Public infrastructure investment will play a key role in the recovery. But with resources tight, governments need to spend taxpayer money wisely on the right projects. For this, countries need good infrastructure governance—strong institutions and frameworks to plan, allocate, and implement quality public infrastructure.
Countries waste on average about 1/3 of their infrastructure spending due to inefficiencies.
Our new book addresses how countries can design good infrastructure governance. All too often, public investment results in expensive and poor-quality infrastructure with limited benefits for people and the economy. It tends to involve projects that are large, long-term, and complex—all fertile ground for corruption, delays, and cost overruns. Strong infrastructure governance is key to cutting this waste.

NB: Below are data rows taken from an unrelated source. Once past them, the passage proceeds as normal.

[src/rtl/ll_window_accum.sv]
// ll_window_accum: sliding-window line-length sum over WIN samples, emitted every STRIDE samples
module ll_window_accum #(
    parameter int data_width = 32,
    parameter int WIN        = 16,
    parameter int STRIDE     = 1
) (
    input  logic clk,
    input  logic rst_n,
    ll_window_accum_if.slave bus
);
    localparam int AW = data_width + $clog2(WIN);
    localparam int PW = $clog2(WIN);
    localparam int SW = $clog2(STRIDE + 1);
    localparam logic [PW-1:0] PLAST = PW'(WIN - 1);
    localparam logic [SW-1:0] SLAST = SW'(STRIDE - 1);
    localparam logic [data_width-1:0] DMAX = {1'b0, {(data_width-1){1'b1}}};

    typedef enum logic {FILL, RUN} state_t;
    state_t state, state_n;

    logic [data_width-1:0] mem [WIN];
    logic [data_width-1:0] d, old;
    logic [PW-1:0]         wr_ptr;
    logic [SW-1:0]         scnt;
    logic [AW-1:0]         ll_sum, sum_next;
    logic                  acc, neg, fire, sum_valid, window_full, detect, sat_flag;

    assign acc      = bus.din_valid && !bus.clear;
    assign neg      = bus.din[data_width-1];
    assign d        = neg ? DMAX : bus.din;
    // During FILL the slot at wr_ptr holds stale data, so nothing is removed
    assign old      = mem[wr_ptr];
    assign sum_next = ll_sum + AW'(d) - (state == RUN ? AW'(old) : '0);

    always_ff @(posedge clk or negedge rst_n)
        if (!rst_n) state <= FILL;
        else state <= state_n;

    always_comb begin
        state_n = state;
        fire    = 1'b0;
        if (bus.clear) state_n = FILL;
        else if (acc) begin
            fire    = (state == FILL) ? (wr_ptr == PLAST) : (scnt == SLAST);
            state_n = fire ? RUN : state;
        end
    end

    always_ff @(posedge clk)
        if (acc) mem[wr_ptr] <= d;

    always_ff @(posedge clk or negedge rst_n) begin
        if (!rst_n) begin
            ll_sum      <= '0;
            wr_ptr      <= '0;
            scnt        <= '0;
            sum_valid   <= 1'b0;
            window_full <= 1'b0;
            detect      <= 1'b0;
            sat_flag    <= 1'b0;
        end else if (bus.clear) begin
            ll_sum      <= '0;
            wr_ptr      <= '0;
            scnt        <= '0;
            sum_valid   <= 1'b0;
            window_full <= 1'b0;
            detect      <= 1'b0;
        end else begin
            sum_valid <= fire;
            if (acc) begin
                ll_sum <= sum_next;
                wr_ptr <= wr_ptr + 1'b1;
                scnt   <= (fire || state == FILL) ? '0 : scnt + 1'b1;
                if (fire) window_full <= 1'b1;
                if (fire) detect <= sum_next > bus.threshold;
                if (neg) sat_flag <= 1'b1;
            end
        end
    end

    assign bus.ll_sum      = ll_sum;
    assign bus.sum_valid   = sum_valid;
    assign bus.window_full = window_full;
    assign bus.detect      = detect;
    assign bus.sat_flag    = sat_flag;
endmodule

[src/flat_wrapper.sv]
// flat-port wrapper written by rule: the top's interface ports become plain ports
module ll_window_accum_flat 
#(
    parameter int data_width = 32,
    parameter int WIN        = 16,
    parameter int STRIDE     = 1
)
  (clk, rst_n, bus_din, bus_din_valid, bus_clear, bus_threshold, bus_ll_sum, bus_sum_valid, bus_window_full, bus_detect, bus_sat_flag);
  ll_window_accum_if #(.data_width(data_width), .WIN(WIN)) bus_i ();
  input  logic clk;
  input  logic rst_n;
  input wire logic [$bits(bus_i.din)-1:0] bus_din;
  input wire logic [$bits(bus_i.din_valid)-1:0] bus_din_valid;
  input wire logic [$bits(bus_i.clear)-1:0] bus_clear;
  input wire logic [$bits(bus_i.threshold)-1:0] bus_threshold;
  output wire logic [$bits(bus_i.ll_sum)-1:0] bus_ll_sum;
  output wire logic [$bits(bus_i.sum_valid)-1:0] bus_sum_valid;
  output wire logic [$bits(bus_i.window_full)-1:0] bus_window_full;
  output wire logic [$bits(bus_i.detect)-1:0] bus_detect;
  output wire logic [$bits(bus_i.sat_flag)-1:0] bus_sat_flag;
  assign bus_i.din = bus_din;
  assign bus_i.din_valid = bus_din_valid;
  assign bus_i.clear = bus_clear;
  assign bus_i.threshold = bus_threshold;
  assign bus_ll_sum = bus_i.ll_sum;
  assign bus_sum_valid = bus_i.sum_valid;
  assign bus_window_full = bus_i.window_full;
  assign bus_detect = bus_i.detect;
  assign bus_sat_flag = bus_i.sat_flag;
  ll_window_accum #(.data_width(data_width), .WIN(WIN), .STRIDE(STRIDE)) u_core (.clk(clk), .rst_n(rst_n), .bus(bus_i));
endmodule
[config.mk]
export PLATFORM = sky130hd
export DESIGN_NAME = ll_window_accum_flat
export DESIGN_NICKNAME = d
export VERILOG_FILES = /design/src/rtl/ll_window_accum_if.sv /design/src/rtl/ll_window_accum.sv /design/src/flat_wrapper.sv
export SDC_FILE = /design/constraint.sdc
export NUM_CORES = 1
export LEC_CHECK = 0
export CORE_ASPECT_RATIO = 1.2
export CORE_UTILIZATION = 65
export CTS_CLUSTER_DIAMETER = 150
export DETAILED_ROUTE_END_ITERATION = 16
export PLACE_DENSITY = 0.83
export SLEW_MARGIN = 40
export SYNTH_ARGS = -nofsm -noshare
export SYNTH_HDL_FRONTEND = slang
export SYNTH_SLANG_ARGS = --single-unit
[constraint.sdc]
create_clock -name clk -period 16.7 [get_ports clk]
set_clock_uncertainty 0.05 [all_clocks]
set_input_delay 3.34 -clock clk [delete_from_list [all_inputs] [get_ports clk]]
set_output_delay 3.34 -clock clk [all_outputs]
set_load 0.005 [all_outputs]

Our analysis shows that, on average, countries waste about 1/3 of their infrastructure spending due to inefficiencies. The loss can surpass a staggering 50 percent in low-income countries. Unlocking this potential should play an important role as countries recover from the pandemic. The good news is that efficiency losses and wasteful spending in infrastructure are not inevitable. Our estimates show that over half of these losses could be made up through better infrastructure governance.
A bridge to the future
The economic recovery from COVID-19 presents a unique opportunity for countries to build a bridge to the future through well-designed and well-implemented public infrastructure.
Done right, public investment to stimulate weak aggregate demand can help boost more inclusive growth, reduce inequalities, and create economic opportunities for all. Investment in health systems, digital and environmentally-conscious infrastructure can improve people’s lives, connect markets, and improve the resilience of countries to climate change and future pandemics. Countries will also need to increase public investment to attain the Sustainable Development Goals (SDGs), while advanced economies need to tackle aging infrastructure like roads, bridges, and healthcare systems.

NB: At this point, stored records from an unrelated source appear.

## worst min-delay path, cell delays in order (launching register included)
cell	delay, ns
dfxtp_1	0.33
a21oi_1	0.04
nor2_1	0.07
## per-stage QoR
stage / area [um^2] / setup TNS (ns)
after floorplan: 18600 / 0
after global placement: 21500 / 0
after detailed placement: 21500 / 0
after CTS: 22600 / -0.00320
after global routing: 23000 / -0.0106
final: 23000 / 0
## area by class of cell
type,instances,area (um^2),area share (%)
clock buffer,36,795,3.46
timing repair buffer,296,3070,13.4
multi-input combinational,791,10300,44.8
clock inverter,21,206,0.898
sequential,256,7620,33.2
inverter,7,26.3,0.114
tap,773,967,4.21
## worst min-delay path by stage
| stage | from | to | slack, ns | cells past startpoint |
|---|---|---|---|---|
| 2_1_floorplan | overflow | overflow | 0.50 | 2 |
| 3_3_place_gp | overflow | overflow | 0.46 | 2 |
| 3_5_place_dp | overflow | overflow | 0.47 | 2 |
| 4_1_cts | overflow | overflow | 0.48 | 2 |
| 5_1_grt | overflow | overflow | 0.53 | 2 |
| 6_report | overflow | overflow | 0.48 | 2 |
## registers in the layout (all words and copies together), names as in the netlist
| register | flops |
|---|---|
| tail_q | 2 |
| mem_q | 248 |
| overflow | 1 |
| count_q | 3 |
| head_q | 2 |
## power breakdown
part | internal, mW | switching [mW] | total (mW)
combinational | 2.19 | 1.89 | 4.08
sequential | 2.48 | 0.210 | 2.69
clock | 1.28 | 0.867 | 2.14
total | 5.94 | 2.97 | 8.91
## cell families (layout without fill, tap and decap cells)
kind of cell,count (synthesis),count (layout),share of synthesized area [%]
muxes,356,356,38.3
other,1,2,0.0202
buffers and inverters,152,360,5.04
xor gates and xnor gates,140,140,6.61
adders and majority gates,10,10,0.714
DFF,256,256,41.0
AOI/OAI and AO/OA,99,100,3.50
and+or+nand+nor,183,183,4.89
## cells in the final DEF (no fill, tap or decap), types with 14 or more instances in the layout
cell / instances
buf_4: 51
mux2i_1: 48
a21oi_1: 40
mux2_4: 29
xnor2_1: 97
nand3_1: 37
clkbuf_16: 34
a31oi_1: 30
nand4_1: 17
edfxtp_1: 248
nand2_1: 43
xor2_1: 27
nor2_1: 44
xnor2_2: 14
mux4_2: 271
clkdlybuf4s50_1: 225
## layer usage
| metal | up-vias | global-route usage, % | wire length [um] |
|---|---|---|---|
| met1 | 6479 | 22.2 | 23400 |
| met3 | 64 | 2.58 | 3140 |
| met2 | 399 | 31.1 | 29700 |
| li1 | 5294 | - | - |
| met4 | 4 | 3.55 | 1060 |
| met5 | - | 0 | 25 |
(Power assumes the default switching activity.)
**src/rtl/sevenseg_scan_decoder.sv**
```systemverilog
// Monitors a multiplexed active-low hex 7-segment display and rebuilds the
// shown 32-bit value and decimal-point mask, one full frame at a time.
module sevenseg_scan_decoder #(
  parameter int unsigned STABLE_CYCLES = 4
) (
  input  logic        clk,
  input  logic        reset,
  input  logic [7:0]  anodes,
  input  logic        a,
  input  logic        b,
  input  logic        c,
  input  logic        d,
  input  logic        e,
  input  logic        f,
  input  logic        g,
  input  logic        dp,
  output logic [31:0] value,
  output logic [7:0]  dp_mask,
  output logic        frame_valid,
  output logic [7:0]  digit_seen,
  output logic        seg_error
);

  localparam logic [7:0] STABLE_LIM = 8'(STABLE_CYCLES);

  // Active-high abcdefg (a is MSB) to {ok, nibble}; ok=0 for unmappable patterns.
  function automatic logic [4:0] seg_decode(input logic [6:0] segs);
    logic [4:0] res;
    case (segs)
      7'h7E:   res = 5'h10;
      7'h30:   res = 5'h11;
      7'h6D:   res = 5'h12;
      7'h79:   res = 5'h13;
      7'h33:   res = 5'h14;
      7'h5B:   res = 5'h15;
      7'h5F:   res = 5'h16;
      7'h70:   res = 5'h17;
      7'h7F:   res = 5'h18;
      7'h73:   res = 5'h19;
      7'h77:   res = 5'h1A;
      7'h1F:   res = 5'h1B;
      7'h4E:   res = 5'h1C;
      7'h3D:   res = 5'h1D;
      7'h4F:   res = 5'h1E;
      7'h47:   res = 5'h1F;
      default: res = 5'h00;
    endcase
    return res;
  endfunction

  logic [15:0] in_s;
  logic [15:0] sample_r;
  logic [7:0]  cnt_r;
  logic        fired_r;
  logic [31:0] shadow_r;
  logic [7:0]  shdp_r;

  logic [7:0]  sel_s;
  logic        one_low_s;
  logic [2:0]  idx_s;
  logic [4:0]  dec_s;
  logic        capture_s;
  logic        cap_ok_s;
  logic        bad_s;
  logic        complete_s;
  logic [31:0] shadow_nx_s;
  logic [7:0]  shdp_nx_s;
  logic [7:0]  seen_nx_s;

  assign in_s = {anodes, a, b, c, d, e, f, g, dp};

  // Sample stage and stability counter; fired_r keeps a saturated count from re-capturing.
  always_ff @(posedge clk) begin
    if (!reset) begin
      sample_r <= 16'h0000;
      cnt_r    <= 8'd0;
      fired_r  <= 1'b0;
    end else begin
      sample_r <= in_s;
      if (in_s != sample_r) begin
        cnt_r   <= 8'd1;
        fired_r <= 1'b0;
      end else begin
        if (cnt_r != 8'hFF) begin
          cnt_r <= cnt_r + 8'd1;
        end else begin
          cnt_r <= cnt_r;
        end
        fired_r <= fired_r | capture_s;
      end
    end
  end

  // Anode qualification, decode and next shadow / seen state.
  always_comb begin
    sel_s       = ~sample_r[15:8];
    one_low_s   = 1'b1;
    idx_s       = 3'd0;
    dec_s       = seg_decode(~sample_r[7:1]);
    capture_s   = (cnt_r == STABLE_LIM) && !fired_r;
    shadow_nx_s = shadow_r;
    shdp_nx_s   = shdp_r;
    seen_nx_s   = digit_seen;
    case (sel_s)
      8'b0000_0001: idx_s = 3'd0;
      8'b0000_0010: idx_s = 3'd1;
      8'b0000_0100: idx_s = 3'd2;
      8'b0000_1000: idx_s = 3'd3;
      8'b0001_0000: idx_s = 3'd4;
      8'b0010_0000: idx_s = 3'd5;
      8'b0100_0000: idx_s = 3'd6;
      8'b1000_0000: idx_s = 3'd7;
      default:      one_low_s = 1'b0;
    endcase
    cap_ok_s = capture_s && one_low_s && dec_s[4];
    bad_s    = capture_s && one_low_s && !dec_s[4];
    if (cap_ok_s) begin
      shadow_nx_s[{idx_s, 2'b00} +: 4] = dec_s[3:0];
      shdp_nx_s[idx_s]                 = ~sample_r[0];
      seen_nx_s                        = digit_seen | sel_s;
    end else begin
      seen_nx_s = digit_seen;
    end
    complete_s = cap_ok_s && (seen_nx_s == 8'hFF);
  end

  // Shadow capture and whole-frame publication.
  always_ff @(posedge clk) begin
    if (!reset) begin
      shadow_r    <= 32'h0;
      shdp_r      <= 8'h00;
      value       <= 32'h0;
      dp_mask     <= 8'h00;
      frame_valid <= 1'b0;
      digit_seen  <= 8'h00;
      seg_error   <= 1'b0;
    end else begin
      shadow_r    <= shadow_nx_s;
      shdp_r      <= shdp_nx_s;
      frame_valid <= complete_s;
      seg_error   <= seg_error | bad_s;
      if (complete_s) begin
        value      <= shadow_nx_s;
        dp_mask    <= shdp_nx_s;
        digit_seen <= 8'h00;
      end else begin
        value      <= value;
        dp_mask    <= dp_mask;
        digit_seen <= seen_nx_s;
      end
    end
  end

endmodule

```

But every dollar spent has to count, and when spending more on infrastructure, countries also need to spend better and smarter to get the most bang for the buck.
Drawing on the Fund’s analytical and capacity development work, including the Public Investment Management Assessments carried out in more than 60 countries, our book provides a roadmap for countries to move from “aspiration to action” to achieve quality infrastructure outcomes and reap the full economic and social dividends from public investment.
The book highlights the foundation of strong infrastructure governance and includes innovative practices in key areas. We give examples on how to control corruption in infrastructure projects, how to mitigate and manage fiscal risks, integrate planning and budgeting, and adopt sound practices early in the public investment cycle, as well as during project appraisal and selection, an area in which many countries tend to fall short.
Chile, for example, has developed a comprehensive infrastructure governance system that has generated cost-savings. And in Korea, a national one-stop shop for public procurement, has brought improvements in the transparency and integrity of the public procurement system.
The book also covers emerging areas in infrastructure governance such as the importance of maintaining and managing public infrastructure assets and building resilience against climate change. South Africa, for example, has established guidelines and standards for the maintenance of public infrastructure to avoid deterioration in the value of public assets like roads and bridges.
The book underscores how infrastructure governance institutions tend to look better on paper than in practice. This points to the importance of not only having well-designed frameworks, but also focusing on how well they function in practice.
The overall message is simple: countries can end waste in public investment and create quality infrastructure with specific actions to improve infrastructure governance. To rebuild economies in the wake of the COVID-19 pandemic, this will be more important than ever.
The October 2020 Fiscal Monitor will include more of the IMF’s analysis and policy advice on how countries can best invest in infrastructure to build a sustainable economy and recovery.